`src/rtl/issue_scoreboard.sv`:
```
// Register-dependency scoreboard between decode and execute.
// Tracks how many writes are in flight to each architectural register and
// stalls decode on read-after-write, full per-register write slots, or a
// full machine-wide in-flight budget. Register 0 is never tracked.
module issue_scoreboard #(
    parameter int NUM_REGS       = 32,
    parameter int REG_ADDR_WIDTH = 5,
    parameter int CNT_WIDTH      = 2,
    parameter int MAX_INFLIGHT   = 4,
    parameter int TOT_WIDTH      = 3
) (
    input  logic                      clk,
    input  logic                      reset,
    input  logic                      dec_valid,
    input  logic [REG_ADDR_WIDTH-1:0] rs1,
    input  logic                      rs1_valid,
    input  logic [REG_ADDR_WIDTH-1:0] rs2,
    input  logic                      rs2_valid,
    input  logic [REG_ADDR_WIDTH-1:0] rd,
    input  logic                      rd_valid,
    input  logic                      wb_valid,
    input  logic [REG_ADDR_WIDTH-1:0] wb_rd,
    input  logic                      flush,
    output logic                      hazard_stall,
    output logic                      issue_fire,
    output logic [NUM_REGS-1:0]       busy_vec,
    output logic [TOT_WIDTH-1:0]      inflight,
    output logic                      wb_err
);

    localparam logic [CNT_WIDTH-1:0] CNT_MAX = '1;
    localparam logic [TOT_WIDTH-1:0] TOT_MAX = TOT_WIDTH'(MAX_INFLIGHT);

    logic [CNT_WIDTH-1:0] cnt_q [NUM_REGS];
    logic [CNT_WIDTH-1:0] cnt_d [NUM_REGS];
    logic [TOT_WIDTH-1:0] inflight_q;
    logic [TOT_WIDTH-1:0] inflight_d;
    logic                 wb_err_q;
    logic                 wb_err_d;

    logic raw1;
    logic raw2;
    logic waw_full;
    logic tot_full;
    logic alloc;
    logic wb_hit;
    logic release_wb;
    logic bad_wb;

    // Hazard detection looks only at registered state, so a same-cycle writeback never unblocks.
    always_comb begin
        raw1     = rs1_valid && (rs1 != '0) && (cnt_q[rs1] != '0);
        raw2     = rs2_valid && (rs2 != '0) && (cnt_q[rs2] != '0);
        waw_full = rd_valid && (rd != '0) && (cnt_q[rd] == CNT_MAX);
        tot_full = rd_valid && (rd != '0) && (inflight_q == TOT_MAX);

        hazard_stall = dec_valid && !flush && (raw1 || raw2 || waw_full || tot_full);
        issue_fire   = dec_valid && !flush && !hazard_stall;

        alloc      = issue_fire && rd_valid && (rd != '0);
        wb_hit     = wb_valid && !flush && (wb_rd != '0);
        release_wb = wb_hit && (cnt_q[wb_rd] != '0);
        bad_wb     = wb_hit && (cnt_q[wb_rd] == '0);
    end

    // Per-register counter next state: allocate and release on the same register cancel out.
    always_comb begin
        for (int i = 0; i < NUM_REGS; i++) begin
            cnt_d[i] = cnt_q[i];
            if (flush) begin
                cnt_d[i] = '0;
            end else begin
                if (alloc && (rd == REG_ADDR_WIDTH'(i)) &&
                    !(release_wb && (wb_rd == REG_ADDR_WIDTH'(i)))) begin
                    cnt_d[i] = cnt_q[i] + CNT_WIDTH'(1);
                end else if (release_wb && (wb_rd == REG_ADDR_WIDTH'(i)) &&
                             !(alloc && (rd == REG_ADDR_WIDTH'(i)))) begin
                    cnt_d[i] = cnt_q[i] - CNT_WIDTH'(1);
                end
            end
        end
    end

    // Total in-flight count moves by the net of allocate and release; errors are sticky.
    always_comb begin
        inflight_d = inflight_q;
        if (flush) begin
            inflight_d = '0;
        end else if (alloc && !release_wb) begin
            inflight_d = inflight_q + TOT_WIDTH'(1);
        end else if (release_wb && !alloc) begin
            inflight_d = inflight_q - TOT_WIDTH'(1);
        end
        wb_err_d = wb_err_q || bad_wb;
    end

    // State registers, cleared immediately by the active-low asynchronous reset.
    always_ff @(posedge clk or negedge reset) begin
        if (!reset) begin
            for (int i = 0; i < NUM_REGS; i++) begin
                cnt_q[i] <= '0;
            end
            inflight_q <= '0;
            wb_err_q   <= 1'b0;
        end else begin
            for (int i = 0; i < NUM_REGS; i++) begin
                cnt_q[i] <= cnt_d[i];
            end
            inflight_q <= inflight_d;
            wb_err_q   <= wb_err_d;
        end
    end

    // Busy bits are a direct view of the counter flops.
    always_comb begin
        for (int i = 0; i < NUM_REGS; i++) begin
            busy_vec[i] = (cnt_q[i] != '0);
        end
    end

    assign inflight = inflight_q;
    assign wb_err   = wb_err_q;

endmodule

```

**********

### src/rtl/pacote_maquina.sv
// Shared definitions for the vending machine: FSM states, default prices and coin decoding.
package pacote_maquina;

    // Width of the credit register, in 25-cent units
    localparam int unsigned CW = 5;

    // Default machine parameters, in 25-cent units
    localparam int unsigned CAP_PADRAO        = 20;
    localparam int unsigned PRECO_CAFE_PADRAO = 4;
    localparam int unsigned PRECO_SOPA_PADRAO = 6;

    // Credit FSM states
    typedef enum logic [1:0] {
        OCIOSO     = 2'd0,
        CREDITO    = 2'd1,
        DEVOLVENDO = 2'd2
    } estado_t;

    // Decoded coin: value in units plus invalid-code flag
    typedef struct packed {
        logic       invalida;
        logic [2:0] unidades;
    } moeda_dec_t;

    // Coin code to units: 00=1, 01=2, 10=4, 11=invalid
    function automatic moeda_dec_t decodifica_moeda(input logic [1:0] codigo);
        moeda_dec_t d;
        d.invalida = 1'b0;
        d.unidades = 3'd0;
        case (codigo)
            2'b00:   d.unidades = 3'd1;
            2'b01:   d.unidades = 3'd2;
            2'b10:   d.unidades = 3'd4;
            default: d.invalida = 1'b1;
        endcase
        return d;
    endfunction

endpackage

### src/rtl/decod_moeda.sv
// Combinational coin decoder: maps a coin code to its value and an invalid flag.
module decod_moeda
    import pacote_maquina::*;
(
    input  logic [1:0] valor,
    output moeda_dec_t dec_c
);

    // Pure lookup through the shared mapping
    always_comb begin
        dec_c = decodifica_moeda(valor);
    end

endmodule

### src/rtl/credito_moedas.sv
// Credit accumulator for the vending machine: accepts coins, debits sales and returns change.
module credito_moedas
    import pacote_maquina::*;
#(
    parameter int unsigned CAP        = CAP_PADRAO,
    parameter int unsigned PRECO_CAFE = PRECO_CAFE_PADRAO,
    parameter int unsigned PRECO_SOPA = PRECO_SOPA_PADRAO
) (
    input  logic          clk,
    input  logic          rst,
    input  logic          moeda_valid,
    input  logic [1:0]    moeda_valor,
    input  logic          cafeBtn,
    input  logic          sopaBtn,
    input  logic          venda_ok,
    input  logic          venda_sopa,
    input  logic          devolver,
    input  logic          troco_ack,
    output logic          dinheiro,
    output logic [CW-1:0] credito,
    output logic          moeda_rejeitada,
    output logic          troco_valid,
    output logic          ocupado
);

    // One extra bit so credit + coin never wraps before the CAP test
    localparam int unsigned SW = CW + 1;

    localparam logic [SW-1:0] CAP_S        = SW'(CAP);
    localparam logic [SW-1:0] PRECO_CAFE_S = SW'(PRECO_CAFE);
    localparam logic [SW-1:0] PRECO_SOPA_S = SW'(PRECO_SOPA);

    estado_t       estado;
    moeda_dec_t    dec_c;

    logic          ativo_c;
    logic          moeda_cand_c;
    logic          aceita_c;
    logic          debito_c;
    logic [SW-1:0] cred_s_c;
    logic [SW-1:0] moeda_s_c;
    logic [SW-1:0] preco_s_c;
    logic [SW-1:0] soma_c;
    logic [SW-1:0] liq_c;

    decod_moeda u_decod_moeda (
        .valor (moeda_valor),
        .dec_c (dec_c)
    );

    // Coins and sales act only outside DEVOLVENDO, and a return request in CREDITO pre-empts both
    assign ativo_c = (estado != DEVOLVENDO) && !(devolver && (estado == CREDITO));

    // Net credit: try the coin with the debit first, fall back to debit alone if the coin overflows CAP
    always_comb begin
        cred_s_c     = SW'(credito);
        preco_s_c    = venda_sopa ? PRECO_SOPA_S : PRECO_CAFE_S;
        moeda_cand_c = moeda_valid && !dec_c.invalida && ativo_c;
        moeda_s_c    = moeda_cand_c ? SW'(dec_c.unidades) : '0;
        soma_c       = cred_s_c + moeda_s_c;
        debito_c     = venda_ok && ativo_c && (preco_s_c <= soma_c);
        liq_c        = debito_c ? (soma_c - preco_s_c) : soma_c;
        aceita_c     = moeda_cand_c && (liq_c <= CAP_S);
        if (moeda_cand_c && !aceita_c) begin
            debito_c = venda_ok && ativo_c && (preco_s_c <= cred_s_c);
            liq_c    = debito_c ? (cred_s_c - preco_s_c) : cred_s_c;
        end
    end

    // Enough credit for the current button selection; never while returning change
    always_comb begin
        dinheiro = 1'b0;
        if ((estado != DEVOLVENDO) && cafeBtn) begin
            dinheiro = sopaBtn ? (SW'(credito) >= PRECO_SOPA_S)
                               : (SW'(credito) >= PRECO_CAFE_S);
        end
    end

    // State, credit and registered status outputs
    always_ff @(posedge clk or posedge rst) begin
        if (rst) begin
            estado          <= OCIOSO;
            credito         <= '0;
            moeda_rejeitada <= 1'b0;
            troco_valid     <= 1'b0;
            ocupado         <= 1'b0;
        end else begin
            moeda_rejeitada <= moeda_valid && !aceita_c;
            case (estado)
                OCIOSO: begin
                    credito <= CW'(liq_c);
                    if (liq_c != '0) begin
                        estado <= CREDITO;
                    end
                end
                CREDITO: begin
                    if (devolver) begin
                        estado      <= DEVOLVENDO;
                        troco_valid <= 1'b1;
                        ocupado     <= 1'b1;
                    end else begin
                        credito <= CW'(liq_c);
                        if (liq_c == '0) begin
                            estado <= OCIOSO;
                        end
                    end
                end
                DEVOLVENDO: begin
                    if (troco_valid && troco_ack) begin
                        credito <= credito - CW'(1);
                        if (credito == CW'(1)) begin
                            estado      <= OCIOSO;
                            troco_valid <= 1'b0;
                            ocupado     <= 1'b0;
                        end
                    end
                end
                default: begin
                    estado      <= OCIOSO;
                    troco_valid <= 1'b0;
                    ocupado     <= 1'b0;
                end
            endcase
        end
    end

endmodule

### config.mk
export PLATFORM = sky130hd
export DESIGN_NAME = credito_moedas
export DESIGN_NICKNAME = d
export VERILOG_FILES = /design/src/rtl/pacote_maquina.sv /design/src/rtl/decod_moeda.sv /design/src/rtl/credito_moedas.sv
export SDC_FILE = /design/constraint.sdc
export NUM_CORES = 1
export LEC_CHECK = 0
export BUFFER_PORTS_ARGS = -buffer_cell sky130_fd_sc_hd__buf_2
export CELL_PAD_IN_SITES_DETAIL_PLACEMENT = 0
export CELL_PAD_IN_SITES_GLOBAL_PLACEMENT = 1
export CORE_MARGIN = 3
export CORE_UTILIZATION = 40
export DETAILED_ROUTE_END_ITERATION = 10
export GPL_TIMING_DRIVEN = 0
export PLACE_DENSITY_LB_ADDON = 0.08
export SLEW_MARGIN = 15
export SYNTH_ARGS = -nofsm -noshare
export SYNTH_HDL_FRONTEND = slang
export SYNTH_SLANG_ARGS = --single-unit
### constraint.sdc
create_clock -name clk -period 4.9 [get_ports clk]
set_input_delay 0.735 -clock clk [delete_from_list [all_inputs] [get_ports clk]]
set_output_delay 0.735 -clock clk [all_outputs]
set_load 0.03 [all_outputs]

**********

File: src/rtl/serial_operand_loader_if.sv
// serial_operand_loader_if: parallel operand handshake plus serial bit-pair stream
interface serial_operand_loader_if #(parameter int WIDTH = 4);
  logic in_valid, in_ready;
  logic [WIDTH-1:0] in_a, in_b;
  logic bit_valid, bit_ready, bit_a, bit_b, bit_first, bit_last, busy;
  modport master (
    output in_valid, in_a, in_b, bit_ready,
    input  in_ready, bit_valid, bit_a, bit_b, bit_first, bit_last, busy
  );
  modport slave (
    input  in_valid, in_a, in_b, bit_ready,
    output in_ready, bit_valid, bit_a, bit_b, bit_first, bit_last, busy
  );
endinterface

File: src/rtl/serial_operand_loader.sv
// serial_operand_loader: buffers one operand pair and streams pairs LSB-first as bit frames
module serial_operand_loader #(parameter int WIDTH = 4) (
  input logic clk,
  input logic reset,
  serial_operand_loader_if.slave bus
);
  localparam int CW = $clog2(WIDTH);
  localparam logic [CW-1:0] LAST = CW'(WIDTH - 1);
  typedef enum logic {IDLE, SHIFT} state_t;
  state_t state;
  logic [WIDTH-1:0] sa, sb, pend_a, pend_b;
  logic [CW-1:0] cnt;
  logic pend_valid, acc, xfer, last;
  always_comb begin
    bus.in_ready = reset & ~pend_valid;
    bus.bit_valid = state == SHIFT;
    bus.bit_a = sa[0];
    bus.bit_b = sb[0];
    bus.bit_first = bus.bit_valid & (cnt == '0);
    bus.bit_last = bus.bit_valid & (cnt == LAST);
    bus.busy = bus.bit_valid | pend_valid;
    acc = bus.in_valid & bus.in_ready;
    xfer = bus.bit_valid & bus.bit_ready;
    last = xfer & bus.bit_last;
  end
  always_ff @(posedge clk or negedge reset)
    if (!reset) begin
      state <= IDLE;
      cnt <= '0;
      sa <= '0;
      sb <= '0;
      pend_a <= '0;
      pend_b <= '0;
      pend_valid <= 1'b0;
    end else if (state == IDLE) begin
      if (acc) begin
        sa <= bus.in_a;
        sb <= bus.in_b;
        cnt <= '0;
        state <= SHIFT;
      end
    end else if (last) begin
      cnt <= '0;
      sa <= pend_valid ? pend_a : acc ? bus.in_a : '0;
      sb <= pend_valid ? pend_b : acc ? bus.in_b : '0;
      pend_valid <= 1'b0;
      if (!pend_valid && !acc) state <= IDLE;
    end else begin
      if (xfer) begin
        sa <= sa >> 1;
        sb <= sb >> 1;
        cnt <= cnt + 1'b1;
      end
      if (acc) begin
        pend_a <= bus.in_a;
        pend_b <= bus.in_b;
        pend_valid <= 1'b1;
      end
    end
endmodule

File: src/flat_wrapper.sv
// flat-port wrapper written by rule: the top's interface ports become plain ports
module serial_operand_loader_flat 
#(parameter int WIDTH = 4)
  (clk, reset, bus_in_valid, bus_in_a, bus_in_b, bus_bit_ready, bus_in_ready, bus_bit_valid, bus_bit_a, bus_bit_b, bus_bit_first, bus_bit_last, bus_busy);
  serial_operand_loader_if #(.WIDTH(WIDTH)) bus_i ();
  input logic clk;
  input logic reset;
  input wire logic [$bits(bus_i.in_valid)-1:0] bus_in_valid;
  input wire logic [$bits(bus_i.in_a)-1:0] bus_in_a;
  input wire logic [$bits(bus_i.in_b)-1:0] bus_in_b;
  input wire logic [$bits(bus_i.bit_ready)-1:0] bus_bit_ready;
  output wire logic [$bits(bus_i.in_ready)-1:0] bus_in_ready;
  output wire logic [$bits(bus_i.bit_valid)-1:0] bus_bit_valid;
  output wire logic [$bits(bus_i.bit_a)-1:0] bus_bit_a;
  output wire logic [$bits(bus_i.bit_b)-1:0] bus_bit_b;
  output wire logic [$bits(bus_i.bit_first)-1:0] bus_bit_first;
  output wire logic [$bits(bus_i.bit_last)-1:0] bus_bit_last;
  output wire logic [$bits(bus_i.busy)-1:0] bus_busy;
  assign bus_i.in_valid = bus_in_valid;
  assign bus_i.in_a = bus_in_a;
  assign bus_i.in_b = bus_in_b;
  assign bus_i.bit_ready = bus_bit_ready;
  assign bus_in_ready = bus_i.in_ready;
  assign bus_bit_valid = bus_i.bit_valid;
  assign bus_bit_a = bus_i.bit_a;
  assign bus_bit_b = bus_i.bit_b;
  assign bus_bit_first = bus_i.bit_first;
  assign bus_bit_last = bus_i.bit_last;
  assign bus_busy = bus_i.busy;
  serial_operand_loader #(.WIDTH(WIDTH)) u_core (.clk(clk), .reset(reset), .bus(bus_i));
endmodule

**********

What is being asked: Report only the number of lines that hold the string "else" in this listing.

Answer space: 10